[What you should do]
Return, exactly and in full, the lines of the records below starting at the one with "after detailed placement | u_core.r_bit[0]" and ending at the one with "[run 2: final cells by class]", and no other lines.

(Saved data entries)
####

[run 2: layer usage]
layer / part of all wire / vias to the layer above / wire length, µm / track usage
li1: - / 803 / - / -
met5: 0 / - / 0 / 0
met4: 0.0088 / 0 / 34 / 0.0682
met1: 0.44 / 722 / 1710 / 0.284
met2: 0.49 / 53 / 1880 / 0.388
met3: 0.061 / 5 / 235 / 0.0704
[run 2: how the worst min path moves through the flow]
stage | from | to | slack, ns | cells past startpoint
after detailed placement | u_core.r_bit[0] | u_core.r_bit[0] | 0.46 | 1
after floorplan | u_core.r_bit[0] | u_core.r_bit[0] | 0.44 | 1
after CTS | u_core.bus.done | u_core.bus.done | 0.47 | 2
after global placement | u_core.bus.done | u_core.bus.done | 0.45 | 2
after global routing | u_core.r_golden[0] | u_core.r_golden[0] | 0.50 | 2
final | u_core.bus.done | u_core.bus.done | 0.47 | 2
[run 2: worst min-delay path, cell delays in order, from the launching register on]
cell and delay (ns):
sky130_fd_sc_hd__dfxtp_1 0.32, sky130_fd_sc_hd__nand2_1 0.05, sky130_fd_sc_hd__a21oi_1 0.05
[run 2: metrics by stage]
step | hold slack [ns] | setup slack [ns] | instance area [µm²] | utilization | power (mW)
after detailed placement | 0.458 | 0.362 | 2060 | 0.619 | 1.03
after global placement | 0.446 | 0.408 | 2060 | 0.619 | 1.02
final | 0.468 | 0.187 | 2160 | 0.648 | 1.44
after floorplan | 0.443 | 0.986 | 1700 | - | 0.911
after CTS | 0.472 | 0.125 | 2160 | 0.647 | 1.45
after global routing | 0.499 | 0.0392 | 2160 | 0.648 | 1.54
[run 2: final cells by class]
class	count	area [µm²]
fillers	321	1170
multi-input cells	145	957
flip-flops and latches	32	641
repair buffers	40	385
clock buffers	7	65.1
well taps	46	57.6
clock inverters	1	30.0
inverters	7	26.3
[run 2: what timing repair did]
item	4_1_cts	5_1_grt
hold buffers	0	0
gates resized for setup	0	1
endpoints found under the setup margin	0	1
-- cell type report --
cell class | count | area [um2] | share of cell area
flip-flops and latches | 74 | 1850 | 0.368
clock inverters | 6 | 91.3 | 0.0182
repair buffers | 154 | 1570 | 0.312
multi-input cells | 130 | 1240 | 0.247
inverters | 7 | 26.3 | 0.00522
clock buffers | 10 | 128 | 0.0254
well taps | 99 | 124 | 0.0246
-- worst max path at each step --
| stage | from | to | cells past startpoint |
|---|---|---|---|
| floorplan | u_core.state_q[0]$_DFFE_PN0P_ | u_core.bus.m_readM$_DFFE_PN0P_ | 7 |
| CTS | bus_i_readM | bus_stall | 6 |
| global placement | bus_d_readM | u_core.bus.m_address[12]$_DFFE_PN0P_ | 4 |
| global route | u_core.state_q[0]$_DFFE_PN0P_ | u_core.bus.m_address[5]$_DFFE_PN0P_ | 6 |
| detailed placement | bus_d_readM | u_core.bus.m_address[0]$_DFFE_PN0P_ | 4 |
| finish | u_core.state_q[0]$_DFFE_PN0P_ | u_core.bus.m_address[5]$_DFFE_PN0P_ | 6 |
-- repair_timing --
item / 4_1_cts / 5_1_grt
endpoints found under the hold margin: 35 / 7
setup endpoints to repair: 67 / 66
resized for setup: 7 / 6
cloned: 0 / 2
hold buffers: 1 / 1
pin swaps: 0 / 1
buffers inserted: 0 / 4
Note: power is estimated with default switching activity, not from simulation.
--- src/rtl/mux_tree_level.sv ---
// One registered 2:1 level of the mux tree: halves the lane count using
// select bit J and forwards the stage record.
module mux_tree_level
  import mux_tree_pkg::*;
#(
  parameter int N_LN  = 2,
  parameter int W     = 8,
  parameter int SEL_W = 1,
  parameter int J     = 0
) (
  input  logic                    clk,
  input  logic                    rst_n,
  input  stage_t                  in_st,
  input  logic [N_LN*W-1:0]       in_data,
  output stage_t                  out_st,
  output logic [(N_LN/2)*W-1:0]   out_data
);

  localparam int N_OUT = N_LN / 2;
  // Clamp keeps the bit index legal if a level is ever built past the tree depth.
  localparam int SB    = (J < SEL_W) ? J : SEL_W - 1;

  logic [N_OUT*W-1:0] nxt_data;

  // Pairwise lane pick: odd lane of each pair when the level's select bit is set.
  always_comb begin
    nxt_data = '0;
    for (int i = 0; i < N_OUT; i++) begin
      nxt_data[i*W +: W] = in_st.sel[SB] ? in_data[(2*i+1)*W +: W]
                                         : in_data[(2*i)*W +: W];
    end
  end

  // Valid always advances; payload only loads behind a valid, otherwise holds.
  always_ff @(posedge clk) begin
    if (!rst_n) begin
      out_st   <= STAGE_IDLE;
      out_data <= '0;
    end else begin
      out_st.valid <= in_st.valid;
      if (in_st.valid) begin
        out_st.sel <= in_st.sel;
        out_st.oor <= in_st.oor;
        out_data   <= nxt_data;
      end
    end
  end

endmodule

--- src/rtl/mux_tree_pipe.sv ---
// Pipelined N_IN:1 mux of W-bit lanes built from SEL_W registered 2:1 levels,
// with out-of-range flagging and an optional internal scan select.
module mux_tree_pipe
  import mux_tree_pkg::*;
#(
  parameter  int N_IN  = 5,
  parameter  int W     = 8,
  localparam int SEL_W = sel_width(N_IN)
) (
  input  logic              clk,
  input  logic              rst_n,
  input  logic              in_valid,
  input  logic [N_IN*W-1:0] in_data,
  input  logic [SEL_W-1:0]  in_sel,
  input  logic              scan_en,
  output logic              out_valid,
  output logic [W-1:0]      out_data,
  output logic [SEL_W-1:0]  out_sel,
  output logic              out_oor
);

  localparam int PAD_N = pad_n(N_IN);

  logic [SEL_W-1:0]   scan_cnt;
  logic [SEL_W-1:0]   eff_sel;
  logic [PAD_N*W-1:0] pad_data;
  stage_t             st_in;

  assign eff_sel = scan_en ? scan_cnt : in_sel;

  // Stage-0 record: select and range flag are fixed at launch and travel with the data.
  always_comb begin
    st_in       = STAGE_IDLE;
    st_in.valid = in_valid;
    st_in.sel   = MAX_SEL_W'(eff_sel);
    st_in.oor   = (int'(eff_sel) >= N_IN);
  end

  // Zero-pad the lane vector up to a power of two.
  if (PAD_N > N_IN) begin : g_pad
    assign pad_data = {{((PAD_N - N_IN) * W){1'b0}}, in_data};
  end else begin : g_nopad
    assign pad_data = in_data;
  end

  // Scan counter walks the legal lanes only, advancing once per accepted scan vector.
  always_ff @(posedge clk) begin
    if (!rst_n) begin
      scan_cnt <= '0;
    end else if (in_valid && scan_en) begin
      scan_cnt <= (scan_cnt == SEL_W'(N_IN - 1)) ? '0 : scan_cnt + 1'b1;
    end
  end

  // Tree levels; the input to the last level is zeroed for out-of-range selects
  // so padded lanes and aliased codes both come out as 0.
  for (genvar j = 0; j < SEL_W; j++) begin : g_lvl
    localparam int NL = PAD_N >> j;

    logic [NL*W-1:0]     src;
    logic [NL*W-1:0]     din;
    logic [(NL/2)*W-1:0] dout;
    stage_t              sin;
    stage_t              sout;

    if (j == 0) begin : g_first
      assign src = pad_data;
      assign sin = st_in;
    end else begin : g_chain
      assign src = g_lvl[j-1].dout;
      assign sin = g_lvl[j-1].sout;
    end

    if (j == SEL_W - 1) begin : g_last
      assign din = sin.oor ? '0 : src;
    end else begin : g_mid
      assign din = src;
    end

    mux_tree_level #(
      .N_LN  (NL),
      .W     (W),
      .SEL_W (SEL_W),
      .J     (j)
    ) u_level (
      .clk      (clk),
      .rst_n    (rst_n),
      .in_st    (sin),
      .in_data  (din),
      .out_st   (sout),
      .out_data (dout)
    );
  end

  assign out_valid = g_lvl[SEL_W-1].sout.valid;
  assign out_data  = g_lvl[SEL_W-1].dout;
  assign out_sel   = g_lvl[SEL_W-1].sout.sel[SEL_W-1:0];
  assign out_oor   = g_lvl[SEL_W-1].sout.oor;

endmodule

####

[Reply to the task]
after detailed placement | u_core.r_bit[0] | u_core.r_bit[0] | 0.46 | 1
after floorplan | u_core.r_bit[0] | u_core.r_bit[0] | 0.44 | 1
after CTS | u_core.bus.done | u_core.bus.done | 0.47 | 2
after global placement | u_core.bus.done | u_core.bus.done | 0.45 | 2
after global routing | u_core.r_golden[0] | u_core.r_golden[0] | 0.50 | 2
final | u_core.bus.done | u_core.bus.done | 0.47 | 2
[run 2: worst min-delay path, cell delays in order, from the launching register on]
cell and delay (ns):
sky130_fd_sc_hd__dfxtp_1 0.32, sky130_fd_sc_hd__nand2_1 0.05, sky130_fd_sc_hd__a21oi_1 0.05
[run 2: metrics by stage]
step | hold slack [ns] | setup slack [ns] | instance area [µm²] | utilization | power (mW)
after detailed placement | 0.458 | 0.362 | 2060 | 0.619 | 1.03
after global placement | 0.446 | 0.408 | 2060 | 0.619 | 1.02
final | 0.468 | 0.187 | 2160 | 0.648 | 1.44
after floorplan | 0.443 | 0.986 | 1700 | - | 0.911
after CTS | 0.472 | 0.125 | 2160 | 0.647 | 1.45
after global routing | 0.499 | 0.0392 | 2160 | 0.648 | 1.54
[run 2: final cells by class]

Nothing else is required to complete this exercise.